*Instructions for the task:* In the entries that follow, find the line containing "negative setup slack"; from there, copy every line exactly through the line containing "Register Bits: 8".

*Records for the task:*
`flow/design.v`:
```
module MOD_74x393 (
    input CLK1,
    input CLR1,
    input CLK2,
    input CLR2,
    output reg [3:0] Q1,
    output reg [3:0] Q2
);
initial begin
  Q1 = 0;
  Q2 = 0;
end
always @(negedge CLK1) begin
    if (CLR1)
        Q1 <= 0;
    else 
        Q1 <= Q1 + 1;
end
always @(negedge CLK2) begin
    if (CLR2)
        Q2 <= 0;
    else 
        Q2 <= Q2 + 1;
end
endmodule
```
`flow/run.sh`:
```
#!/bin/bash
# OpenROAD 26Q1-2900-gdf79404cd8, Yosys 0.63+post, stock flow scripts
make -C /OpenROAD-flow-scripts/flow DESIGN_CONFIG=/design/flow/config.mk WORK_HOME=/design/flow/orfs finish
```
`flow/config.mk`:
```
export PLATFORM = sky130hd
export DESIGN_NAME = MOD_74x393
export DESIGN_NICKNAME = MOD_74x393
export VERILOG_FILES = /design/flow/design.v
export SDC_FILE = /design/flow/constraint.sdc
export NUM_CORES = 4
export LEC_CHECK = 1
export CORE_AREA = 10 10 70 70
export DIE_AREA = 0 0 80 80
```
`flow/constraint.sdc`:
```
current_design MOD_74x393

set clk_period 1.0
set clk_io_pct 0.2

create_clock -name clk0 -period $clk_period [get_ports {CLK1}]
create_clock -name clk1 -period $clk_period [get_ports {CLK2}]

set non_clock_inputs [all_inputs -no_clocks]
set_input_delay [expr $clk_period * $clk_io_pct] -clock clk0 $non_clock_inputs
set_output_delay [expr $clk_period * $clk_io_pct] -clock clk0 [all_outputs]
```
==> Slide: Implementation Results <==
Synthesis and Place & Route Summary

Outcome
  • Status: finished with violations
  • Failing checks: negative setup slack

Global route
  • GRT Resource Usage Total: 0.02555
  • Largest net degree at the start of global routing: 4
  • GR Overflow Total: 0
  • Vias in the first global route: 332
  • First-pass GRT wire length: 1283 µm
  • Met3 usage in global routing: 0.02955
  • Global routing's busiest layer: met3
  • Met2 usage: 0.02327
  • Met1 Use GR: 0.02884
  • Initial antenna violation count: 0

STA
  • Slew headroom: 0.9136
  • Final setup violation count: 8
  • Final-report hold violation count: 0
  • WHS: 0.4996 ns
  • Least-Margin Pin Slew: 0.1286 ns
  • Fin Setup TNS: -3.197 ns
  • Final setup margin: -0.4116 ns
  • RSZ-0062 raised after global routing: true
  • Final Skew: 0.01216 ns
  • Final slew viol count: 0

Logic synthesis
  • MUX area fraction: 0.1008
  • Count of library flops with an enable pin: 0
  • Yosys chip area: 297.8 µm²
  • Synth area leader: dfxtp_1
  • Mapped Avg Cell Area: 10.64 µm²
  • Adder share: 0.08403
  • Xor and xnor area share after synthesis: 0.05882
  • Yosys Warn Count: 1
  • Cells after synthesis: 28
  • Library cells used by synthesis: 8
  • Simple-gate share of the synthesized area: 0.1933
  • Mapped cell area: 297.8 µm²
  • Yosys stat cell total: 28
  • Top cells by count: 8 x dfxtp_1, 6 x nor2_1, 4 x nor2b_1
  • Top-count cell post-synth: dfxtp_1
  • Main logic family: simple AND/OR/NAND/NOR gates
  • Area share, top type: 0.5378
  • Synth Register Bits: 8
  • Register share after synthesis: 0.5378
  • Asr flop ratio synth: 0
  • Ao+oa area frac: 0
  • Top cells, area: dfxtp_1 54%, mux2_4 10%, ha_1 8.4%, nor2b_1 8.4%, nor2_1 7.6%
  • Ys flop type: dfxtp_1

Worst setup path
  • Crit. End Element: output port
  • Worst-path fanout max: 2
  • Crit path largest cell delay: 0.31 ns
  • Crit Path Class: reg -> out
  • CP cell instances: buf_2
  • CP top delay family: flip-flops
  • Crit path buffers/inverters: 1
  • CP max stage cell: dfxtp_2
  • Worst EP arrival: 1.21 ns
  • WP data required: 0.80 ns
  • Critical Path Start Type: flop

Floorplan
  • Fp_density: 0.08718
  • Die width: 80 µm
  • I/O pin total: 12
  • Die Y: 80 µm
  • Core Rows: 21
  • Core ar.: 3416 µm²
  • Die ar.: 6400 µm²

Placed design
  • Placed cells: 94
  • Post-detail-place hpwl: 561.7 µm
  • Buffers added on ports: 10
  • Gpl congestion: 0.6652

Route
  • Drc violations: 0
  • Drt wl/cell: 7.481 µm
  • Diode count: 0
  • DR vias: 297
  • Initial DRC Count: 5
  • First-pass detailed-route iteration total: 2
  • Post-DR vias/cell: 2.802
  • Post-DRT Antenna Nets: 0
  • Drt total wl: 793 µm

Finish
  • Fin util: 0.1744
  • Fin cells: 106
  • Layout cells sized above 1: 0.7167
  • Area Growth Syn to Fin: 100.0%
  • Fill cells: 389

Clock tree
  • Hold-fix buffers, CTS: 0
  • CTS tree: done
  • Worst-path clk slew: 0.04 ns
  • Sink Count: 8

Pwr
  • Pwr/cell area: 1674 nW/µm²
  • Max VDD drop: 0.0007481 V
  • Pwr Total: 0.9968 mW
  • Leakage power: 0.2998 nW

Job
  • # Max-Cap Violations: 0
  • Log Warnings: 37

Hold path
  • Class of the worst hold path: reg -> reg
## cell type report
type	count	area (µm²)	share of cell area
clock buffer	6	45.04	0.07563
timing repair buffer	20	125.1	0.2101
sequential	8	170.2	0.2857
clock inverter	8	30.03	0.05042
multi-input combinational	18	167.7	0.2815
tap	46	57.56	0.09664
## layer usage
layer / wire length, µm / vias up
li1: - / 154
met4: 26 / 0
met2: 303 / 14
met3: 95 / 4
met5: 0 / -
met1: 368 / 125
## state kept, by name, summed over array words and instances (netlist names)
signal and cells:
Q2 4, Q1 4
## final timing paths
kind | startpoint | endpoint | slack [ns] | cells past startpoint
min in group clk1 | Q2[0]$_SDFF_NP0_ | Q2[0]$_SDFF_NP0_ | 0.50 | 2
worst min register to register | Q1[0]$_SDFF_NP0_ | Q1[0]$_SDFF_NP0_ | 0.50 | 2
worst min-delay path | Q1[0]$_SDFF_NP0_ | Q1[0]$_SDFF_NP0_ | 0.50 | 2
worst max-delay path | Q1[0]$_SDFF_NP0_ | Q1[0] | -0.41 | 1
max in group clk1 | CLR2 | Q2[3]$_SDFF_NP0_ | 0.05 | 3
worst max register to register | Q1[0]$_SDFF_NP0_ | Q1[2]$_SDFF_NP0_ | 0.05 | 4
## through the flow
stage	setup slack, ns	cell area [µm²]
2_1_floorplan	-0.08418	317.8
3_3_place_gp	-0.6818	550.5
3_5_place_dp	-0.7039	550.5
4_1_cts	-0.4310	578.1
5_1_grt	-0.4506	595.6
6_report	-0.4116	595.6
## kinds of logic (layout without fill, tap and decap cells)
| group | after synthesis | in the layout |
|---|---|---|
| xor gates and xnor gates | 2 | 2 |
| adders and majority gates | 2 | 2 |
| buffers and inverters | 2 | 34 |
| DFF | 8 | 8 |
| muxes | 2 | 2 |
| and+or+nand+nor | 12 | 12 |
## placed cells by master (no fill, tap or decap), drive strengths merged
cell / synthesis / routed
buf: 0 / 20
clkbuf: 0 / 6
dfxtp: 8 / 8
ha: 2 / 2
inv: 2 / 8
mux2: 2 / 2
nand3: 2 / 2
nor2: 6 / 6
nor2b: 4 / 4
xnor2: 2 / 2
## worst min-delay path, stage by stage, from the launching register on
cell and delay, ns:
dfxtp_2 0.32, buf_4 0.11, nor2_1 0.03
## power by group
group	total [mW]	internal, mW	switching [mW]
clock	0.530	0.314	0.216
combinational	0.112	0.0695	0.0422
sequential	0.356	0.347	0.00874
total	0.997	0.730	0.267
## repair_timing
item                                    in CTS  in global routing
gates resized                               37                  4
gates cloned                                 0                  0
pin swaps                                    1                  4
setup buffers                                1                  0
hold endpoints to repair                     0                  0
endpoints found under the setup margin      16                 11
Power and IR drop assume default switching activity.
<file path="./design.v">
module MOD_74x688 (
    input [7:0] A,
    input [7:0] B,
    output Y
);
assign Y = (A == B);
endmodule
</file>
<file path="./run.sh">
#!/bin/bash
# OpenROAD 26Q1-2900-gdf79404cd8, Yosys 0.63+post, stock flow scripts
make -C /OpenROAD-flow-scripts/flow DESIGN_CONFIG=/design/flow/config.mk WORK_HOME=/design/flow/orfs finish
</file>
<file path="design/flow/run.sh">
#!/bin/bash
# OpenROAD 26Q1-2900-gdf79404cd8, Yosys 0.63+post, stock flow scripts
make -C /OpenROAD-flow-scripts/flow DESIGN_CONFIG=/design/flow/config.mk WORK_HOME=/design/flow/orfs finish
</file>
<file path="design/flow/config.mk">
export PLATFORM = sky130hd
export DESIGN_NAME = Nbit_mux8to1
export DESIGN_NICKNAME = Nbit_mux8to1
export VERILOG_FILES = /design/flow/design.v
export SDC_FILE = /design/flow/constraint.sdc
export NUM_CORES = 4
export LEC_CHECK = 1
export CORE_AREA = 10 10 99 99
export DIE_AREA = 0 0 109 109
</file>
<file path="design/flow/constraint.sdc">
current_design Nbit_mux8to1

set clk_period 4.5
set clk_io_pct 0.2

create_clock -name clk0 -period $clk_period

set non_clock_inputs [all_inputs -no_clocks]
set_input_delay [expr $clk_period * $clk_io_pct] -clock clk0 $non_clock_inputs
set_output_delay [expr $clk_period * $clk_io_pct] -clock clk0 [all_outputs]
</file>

*Response area:*
  • Failing checks: negative setup slack

Global route
  • GRT Resource Usage Total: 0.02555
  • Largest net degree at the start of global routing: 4
  • GR Overflow Total: 0
  • Vias in the first global route: 332
  • First-pass GRT wire length: 1283 µm
  • Met3 usage in global routing: 0.02955
  • Global routing's busiest layer: met3
  • Met2 usage: 0.02327
  • Met1 Use GR: 0.02884
  • Initial antenna violation count: 0

STA
  • Slew headroom: 0.9136
  • Final setup violation count: 8
  • Final-report hold violation count: 0
  • WHS: 0.4996 ns
  • Least-Margin Pin Slew: 0.1286 ns
  • Fin Setup TNS: -3.197 ns
  • Final setup margin: -0.4116 ns
  • RSZ-0062 raised after global routing: true
  • Final Skew: 0.01216 ns
  • Final slew viol count: 0

Logic synthesis
  • MUX area fraction: 0.1008
  • Count of library flops with an enable pin: 0
  • Yosys chip area: 297.8 µm²
  • Synth area leader: dfxtp_1
  • Mapped Avg Cell Area: 10.64 µm²
  • Adder share: 0.08403
  • Xor and xnor area share after synthesis: 0.05882
  • Yosys Warn Count: 1
  • Cells after synthesis: 28
  • Library cells used by synthesis: 8
  • Simple-gate share of the synthesized area: 0.1933
  • Mapped cell area: 297.8 µm²
  • Yosys stat cell total: 28
  • Top cells by count: 8 x dfxtp_1, 6 x nor2_1, 4 x nor2b_1
  • Top-count cell post-synth: dfxtp_1
  • Main logic family: simple AND/OR/NAND/NOR gates
  • Area share, top type: 0.5378
  • Synth Register Bits: 8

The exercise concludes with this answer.